> _WORK TASK_: Only the lines of the data below from the one with "met5: 0 / 0" through the one with "- TNS_END_PERCENT: 0 -> not set" are wanted. Repeat them exactly.

> _MATERIAL FOR THIS TASK_:
-*-*-
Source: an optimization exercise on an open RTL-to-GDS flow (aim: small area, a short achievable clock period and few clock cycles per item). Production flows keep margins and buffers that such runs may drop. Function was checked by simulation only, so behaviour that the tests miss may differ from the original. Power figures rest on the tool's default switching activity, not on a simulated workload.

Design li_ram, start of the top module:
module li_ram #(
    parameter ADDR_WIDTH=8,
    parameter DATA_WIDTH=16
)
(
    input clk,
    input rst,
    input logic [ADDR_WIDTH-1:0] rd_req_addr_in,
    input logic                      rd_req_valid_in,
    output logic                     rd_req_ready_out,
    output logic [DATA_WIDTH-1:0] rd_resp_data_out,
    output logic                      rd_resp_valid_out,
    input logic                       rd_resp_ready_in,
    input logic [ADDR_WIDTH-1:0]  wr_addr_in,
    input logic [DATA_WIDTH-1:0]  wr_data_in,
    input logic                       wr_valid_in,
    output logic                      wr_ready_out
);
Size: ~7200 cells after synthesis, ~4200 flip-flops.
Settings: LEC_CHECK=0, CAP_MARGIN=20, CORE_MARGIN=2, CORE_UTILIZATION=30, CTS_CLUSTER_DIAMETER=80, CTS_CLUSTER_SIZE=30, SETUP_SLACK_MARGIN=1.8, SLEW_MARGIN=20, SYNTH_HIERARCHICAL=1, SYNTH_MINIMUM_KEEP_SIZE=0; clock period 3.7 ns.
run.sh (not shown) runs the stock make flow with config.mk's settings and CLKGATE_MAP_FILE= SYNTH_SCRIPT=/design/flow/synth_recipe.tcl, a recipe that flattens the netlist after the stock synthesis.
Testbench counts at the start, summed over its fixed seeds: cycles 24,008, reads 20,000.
-*-*-
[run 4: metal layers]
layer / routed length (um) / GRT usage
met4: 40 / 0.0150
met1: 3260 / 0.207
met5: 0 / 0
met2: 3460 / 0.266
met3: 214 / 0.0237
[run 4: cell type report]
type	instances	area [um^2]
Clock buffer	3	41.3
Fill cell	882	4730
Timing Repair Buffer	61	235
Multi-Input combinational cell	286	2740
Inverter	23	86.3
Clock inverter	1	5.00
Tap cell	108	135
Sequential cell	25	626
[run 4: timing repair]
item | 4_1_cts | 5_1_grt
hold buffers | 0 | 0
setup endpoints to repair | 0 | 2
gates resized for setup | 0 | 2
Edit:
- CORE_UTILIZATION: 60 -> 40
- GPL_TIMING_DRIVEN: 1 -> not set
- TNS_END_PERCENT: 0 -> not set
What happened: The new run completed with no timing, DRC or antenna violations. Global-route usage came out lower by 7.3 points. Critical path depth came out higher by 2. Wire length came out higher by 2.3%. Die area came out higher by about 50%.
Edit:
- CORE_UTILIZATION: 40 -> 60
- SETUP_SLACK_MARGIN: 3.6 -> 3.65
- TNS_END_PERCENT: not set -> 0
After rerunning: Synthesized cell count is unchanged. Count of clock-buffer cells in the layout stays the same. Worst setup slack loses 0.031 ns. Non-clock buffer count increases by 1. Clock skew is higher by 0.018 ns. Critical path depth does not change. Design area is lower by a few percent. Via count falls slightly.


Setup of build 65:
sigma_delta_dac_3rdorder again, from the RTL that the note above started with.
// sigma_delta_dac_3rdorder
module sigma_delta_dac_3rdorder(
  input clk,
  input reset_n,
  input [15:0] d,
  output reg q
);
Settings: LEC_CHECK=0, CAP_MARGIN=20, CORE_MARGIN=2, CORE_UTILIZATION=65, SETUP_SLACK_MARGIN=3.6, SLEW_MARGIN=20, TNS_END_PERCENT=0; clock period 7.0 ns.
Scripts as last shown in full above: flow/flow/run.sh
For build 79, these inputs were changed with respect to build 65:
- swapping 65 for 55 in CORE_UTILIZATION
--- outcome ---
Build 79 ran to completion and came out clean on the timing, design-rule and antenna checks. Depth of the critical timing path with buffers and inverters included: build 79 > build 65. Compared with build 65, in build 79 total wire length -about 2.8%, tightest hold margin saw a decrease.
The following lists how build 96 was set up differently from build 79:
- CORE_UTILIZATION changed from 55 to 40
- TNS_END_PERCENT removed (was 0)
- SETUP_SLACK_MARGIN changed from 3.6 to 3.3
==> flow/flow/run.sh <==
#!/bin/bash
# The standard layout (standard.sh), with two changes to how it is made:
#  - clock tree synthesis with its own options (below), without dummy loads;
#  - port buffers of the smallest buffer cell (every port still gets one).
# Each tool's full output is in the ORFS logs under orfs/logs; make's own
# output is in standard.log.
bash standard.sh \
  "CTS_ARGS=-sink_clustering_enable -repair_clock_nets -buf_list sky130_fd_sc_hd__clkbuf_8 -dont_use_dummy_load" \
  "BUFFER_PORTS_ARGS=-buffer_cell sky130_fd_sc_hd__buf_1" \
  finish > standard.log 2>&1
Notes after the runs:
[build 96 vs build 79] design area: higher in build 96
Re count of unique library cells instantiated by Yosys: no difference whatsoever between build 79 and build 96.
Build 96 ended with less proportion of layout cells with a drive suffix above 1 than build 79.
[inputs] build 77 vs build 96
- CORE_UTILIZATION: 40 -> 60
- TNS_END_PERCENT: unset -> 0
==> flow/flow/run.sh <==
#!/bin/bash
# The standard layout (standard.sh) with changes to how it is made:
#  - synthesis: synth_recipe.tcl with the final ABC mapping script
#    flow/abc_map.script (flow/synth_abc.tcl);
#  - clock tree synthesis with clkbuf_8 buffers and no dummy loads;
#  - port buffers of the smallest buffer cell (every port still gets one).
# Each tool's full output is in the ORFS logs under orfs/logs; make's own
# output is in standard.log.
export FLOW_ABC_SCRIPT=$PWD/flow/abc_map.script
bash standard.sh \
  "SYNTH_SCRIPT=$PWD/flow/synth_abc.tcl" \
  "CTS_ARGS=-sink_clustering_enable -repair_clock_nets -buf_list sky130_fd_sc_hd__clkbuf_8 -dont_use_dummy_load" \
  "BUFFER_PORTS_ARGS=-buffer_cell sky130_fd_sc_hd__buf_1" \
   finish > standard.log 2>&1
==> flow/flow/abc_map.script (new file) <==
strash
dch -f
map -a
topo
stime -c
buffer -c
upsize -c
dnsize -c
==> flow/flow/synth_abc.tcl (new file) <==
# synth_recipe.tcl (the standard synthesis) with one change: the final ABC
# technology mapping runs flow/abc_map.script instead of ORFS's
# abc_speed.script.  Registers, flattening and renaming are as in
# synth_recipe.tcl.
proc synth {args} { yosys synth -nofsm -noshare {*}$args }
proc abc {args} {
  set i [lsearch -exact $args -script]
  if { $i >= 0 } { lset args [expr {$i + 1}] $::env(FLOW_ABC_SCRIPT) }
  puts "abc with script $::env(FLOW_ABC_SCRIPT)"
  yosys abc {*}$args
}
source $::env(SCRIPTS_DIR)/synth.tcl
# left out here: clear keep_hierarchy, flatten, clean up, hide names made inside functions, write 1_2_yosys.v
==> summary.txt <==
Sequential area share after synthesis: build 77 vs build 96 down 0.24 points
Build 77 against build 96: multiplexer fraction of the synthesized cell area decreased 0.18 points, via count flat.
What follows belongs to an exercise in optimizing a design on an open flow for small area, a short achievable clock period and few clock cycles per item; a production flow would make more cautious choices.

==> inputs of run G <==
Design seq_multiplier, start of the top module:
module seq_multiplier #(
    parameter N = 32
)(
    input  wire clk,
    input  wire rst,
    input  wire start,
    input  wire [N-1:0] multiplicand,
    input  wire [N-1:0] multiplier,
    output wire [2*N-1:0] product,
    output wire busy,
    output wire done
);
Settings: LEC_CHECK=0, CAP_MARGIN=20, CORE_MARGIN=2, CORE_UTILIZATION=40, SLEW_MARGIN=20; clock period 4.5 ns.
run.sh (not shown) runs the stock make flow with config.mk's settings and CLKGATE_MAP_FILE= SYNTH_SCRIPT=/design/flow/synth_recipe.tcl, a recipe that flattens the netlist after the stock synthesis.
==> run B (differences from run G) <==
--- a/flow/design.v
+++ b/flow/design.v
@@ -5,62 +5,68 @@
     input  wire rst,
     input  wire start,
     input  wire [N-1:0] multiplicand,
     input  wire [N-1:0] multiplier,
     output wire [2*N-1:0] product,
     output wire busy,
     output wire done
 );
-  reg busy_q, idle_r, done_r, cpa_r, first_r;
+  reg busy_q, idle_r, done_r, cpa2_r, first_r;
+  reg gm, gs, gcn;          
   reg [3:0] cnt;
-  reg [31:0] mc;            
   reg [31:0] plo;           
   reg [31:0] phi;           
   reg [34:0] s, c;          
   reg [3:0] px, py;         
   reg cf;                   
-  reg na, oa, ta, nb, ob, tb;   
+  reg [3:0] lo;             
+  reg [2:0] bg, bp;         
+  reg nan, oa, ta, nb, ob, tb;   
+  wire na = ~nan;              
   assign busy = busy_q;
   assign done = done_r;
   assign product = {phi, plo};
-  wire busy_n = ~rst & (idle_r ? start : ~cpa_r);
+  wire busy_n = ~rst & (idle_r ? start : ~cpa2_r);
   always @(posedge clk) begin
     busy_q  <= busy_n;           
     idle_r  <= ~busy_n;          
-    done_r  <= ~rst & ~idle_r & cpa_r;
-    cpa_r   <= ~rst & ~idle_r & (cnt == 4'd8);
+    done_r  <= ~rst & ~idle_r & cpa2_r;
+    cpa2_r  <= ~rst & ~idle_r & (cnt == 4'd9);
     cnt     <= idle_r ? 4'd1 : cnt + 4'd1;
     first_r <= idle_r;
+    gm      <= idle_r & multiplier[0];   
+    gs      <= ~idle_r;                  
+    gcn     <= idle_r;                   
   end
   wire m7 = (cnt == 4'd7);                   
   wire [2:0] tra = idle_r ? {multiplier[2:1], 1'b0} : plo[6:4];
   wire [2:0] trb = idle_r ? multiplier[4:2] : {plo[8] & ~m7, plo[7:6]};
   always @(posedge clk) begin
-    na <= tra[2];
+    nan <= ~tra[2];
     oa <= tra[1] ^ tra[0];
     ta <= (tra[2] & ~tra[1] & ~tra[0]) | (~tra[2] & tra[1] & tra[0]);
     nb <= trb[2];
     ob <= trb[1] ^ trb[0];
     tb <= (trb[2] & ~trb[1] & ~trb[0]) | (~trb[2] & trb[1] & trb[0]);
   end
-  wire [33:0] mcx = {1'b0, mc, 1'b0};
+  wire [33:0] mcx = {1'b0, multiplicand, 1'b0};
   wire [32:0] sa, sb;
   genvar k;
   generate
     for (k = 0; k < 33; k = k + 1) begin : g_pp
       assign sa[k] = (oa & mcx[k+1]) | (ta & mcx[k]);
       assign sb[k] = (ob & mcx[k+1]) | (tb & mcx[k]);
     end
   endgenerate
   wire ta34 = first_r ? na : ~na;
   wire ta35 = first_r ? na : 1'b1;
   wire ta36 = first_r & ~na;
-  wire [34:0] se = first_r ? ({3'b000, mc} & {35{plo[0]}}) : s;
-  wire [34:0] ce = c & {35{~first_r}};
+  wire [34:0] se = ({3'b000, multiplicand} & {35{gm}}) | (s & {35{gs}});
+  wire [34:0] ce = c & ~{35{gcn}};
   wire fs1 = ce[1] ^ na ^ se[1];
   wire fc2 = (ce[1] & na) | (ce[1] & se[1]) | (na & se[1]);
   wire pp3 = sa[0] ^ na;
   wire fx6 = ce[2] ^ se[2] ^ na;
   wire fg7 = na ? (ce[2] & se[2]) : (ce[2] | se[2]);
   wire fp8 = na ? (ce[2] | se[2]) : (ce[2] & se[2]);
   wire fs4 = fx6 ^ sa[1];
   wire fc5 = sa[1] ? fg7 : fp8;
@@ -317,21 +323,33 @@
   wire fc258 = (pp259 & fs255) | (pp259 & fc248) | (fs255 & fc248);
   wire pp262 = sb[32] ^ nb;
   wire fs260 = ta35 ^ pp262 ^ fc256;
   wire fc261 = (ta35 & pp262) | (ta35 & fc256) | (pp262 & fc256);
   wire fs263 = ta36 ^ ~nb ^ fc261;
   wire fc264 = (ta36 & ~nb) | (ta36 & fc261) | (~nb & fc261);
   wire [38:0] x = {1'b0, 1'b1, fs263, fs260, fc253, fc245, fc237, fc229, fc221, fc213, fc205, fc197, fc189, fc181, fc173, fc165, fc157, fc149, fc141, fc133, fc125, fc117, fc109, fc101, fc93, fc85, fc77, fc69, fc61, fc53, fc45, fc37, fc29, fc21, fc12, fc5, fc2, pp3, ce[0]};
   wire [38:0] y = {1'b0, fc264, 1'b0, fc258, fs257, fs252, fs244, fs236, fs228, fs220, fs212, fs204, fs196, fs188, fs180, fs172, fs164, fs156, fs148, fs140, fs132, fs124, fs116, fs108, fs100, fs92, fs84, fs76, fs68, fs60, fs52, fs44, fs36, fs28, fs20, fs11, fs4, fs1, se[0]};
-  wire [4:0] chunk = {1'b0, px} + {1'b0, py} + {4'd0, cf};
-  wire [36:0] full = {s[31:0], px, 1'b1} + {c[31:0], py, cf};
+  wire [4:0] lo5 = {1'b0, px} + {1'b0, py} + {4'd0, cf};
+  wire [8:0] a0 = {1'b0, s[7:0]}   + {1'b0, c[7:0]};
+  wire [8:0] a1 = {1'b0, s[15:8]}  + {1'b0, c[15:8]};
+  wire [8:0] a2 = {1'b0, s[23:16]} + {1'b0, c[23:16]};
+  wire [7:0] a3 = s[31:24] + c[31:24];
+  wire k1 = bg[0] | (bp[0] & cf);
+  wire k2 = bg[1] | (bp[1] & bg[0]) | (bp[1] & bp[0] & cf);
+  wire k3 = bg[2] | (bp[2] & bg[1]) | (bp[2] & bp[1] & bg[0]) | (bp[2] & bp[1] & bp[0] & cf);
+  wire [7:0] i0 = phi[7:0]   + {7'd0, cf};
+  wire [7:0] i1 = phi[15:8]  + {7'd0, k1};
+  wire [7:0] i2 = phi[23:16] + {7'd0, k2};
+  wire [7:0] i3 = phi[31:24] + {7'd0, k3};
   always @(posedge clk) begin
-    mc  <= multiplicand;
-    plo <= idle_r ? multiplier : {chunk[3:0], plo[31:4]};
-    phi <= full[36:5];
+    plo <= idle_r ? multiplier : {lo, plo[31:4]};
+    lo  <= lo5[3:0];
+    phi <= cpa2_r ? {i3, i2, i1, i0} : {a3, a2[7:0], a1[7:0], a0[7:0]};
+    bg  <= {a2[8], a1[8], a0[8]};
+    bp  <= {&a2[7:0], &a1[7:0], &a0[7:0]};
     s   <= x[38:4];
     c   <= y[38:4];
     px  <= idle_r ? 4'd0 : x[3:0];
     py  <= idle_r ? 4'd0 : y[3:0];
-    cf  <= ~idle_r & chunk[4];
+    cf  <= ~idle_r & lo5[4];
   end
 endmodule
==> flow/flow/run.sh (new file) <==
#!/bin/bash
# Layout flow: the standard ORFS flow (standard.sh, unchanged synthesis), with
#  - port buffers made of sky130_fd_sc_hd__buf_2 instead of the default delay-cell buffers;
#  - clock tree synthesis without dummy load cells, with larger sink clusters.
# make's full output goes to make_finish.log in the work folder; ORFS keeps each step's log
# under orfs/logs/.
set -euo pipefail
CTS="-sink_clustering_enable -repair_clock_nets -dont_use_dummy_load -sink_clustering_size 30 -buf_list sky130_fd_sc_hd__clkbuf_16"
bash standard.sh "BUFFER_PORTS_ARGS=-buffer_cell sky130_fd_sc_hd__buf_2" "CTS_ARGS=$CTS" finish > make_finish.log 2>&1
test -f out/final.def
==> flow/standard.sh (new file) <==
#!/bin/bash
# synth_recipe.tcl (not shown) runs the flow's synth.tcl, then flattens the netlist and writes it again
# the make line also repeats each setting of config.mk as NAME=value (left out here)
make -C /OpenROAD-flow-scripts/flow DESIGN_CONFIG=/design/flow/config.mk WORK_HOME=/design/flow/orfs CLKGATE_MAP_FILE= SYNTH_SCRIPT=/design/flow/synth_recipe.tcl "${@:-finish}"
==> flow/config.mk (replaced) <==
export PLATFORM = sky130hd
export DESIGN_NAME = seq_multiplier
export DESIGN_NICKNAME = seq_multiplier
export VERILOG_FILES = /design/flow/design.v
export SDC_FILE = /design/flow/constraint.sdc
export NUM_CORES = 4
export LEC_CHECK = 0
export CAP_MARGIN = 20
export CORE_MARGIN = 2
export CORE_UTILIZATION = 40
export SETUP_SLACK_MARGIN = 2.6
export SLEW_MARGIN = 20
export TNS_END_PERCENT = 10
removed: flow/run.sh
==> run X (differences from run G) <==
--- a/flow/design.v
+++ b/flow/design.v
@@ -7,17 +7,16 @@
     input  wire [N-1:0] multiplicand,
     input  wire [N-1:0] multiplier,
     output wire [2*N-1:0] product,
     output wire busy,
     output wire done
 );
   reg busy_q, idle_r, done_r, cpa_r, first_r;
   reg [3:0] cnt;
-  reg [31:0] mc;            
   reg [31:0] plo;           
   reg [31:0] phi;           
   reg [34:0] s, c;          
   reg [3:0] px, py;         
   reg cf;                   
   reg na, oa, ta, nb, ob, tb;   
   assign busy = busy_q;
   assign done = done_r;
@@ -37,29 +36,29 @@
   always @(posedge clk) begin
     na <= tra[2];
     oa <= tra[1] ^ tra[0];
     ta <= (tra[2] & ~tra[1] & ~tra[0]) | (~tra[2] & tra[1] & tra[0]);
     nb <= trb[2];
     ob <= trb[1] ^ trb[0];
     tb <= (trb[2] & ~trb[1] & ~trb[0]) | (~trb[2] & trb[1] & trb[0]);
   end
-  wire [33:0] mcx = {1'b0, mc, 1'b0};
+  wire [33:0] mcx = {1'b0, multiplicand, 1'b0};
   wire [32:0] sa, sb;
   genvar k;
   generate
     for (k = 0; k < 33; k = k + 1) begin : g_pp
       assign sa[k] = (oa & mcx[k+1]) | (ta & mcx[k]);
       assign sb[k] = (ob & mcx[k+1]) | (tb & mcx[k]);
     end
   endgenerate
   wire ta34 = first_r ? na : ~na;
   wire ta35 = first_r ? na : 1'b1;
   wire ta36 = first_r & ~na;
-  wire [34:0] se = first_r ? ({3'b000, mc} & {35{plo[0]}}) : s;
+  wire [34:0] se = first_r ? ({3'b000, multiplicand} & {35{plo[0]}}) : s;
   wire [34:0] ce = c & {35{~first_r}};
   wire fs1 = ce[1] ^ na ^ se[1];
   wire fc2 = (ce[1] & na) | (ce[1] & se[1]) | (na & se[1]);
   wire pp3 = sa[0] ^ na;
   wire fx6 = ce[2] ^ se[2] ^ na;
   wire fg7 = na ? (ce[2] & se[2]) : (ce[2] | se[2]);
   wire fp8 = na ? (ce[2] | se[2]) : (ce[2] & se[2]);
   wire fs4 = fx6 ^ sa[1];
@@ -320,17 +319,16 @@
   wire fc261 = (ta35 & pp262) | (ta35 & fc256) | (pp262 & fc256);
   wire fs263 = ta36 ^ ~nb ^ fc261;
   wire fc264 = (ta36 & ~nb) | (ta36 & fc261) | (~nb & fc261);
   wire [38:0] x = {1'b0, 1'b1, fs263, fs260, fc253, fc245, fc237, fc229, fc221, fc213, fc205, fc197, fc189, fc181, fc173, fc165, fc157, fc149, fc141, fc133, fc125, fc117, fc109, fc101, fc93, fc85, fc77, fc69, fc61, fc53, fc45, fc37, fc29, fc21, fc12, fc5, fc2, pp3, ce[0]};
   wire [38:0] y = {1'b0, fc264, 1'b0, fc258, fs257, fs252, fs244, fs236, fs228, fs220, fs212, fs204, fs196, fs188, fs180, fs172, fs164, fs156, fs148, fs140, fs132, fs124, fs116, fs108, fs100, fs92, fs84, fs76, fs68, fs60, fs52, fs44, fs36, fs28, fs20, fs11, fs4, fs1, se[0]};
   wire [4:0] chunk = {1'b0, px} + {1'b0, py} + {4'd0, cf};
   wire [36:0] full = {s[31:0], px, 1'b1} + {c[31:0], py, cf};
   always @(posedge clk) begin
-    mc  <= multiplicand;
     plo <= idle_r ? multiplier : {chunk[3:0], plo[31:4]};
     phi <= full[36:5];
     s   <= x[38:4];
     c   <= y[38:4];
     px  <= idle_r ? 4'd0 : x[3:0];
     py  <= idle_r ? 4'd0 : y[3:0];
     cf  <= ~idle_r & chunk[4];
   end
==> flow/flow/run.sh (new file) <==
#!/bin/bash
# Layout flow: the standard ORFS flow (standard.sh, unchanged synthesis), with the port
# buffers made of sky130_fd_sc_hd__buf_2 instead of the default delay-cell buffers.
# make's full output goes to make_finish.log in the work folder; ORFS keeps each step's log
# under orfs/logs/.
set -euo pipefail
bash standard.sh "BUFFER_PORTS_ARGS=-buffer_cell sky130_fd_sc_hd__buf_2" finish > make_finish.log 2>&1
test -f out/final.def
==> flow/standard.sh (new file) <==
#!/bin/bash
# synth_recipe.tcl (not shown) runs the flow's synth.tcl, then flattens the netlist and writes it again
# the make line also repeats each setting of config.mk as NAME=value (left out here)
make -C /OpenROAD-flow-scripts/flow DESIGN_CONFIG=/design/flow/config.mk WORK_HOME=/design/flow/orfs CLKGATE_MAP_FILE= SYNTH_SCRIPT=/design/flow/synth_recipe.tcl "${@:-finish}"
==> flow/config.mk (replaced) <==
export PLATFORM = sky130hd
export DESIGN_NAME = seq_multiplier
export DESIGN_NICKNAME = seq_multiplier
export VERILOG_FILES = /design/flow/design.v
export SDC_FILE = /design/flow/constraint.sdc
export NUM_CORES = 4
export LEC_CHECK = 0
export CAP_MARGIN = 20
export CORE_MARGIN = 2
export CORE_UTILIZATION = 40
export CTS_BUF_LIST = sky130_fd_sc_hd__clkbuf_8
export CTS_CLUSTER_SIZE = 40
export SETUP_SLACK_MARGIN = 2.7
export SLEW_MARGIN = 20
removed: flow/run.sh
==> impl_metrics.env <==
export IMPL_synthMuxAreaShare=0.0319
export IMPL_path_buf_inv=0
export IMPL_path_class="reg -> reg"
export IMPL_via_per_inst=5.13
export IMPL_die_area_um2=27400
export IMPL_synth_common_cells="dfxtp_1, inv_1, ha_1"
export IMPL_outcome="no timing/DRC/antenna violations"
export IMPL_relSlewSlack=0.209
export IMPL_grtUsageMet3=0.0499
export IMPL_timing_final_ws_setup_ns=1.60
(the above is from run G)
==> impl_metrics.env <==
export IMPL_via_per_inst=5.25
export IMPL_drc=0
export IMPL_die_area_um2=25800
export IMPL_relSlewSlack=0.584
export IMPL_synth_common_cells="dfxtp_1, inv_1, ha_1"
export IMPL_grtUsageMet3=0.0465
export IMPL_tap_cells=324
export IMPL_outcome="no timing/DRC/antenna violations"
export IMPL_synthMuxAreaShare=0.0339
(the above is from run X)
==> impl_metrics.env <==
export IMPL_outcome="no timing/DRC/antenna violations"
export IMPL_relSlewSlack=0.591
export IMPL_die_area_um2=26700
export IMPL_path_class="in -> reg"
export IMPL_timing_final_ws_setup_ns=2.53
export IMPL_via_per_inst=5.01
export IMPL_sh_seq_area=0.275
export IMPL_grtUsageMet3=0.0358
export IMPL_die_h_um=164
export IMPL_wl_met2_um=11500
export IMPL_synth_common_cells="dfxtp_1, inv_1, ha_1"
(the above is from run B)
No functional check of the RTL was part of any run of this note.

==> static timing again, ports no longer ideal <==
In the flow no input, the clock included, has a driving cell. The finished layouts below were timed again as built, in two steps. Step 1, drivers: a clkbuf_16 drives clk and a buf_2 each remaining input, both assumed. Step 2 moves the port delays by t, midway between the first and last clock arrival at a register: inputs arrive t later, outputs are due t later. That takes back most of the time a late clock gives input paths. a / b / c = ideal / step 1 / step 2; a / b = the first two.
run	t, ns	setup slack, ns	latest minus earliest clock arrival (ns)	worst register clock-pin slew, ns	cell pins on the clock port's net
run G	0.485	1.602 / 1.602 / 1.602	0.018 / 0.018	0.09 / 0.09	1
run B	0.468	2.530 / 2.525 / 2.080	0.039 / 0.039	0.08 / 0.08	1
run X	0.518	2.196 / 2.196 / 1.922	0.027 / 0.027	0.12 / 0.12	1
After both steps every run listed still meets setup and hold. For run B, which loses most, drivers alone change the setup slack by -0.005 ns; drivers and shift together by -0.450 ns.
-*-*-
> _ANSWER FOR THE TASK_:
met5: 0 / 0
met2: 3460 / 0.266
met3: 214 / 0.0237
[run 4: cell type report]
type	instances	area [um^2]
Clock buffer	3	41.3
Fill cell	882	4730
Timing Repair Buffer	61	235
Multi-Input combinational cell	286	2740
Inverter	23	86.3
Clock inverter	1	5.00
Tap cell	108	135
Sequential cell	25	626
[run 4: timing repair]
item | 4_1_cts | 5_1_grt
hold buffers | 0 | 0
setup endpoints to repair | 0 | 2
gates resized for setup | 0 | 2
Edit:
- CORE_UTILIZATION: 60 -> 40
- GPL_TIMING_DRIVEN: 1 -> not set
- TNS_END_PERCENT: 0 -> not set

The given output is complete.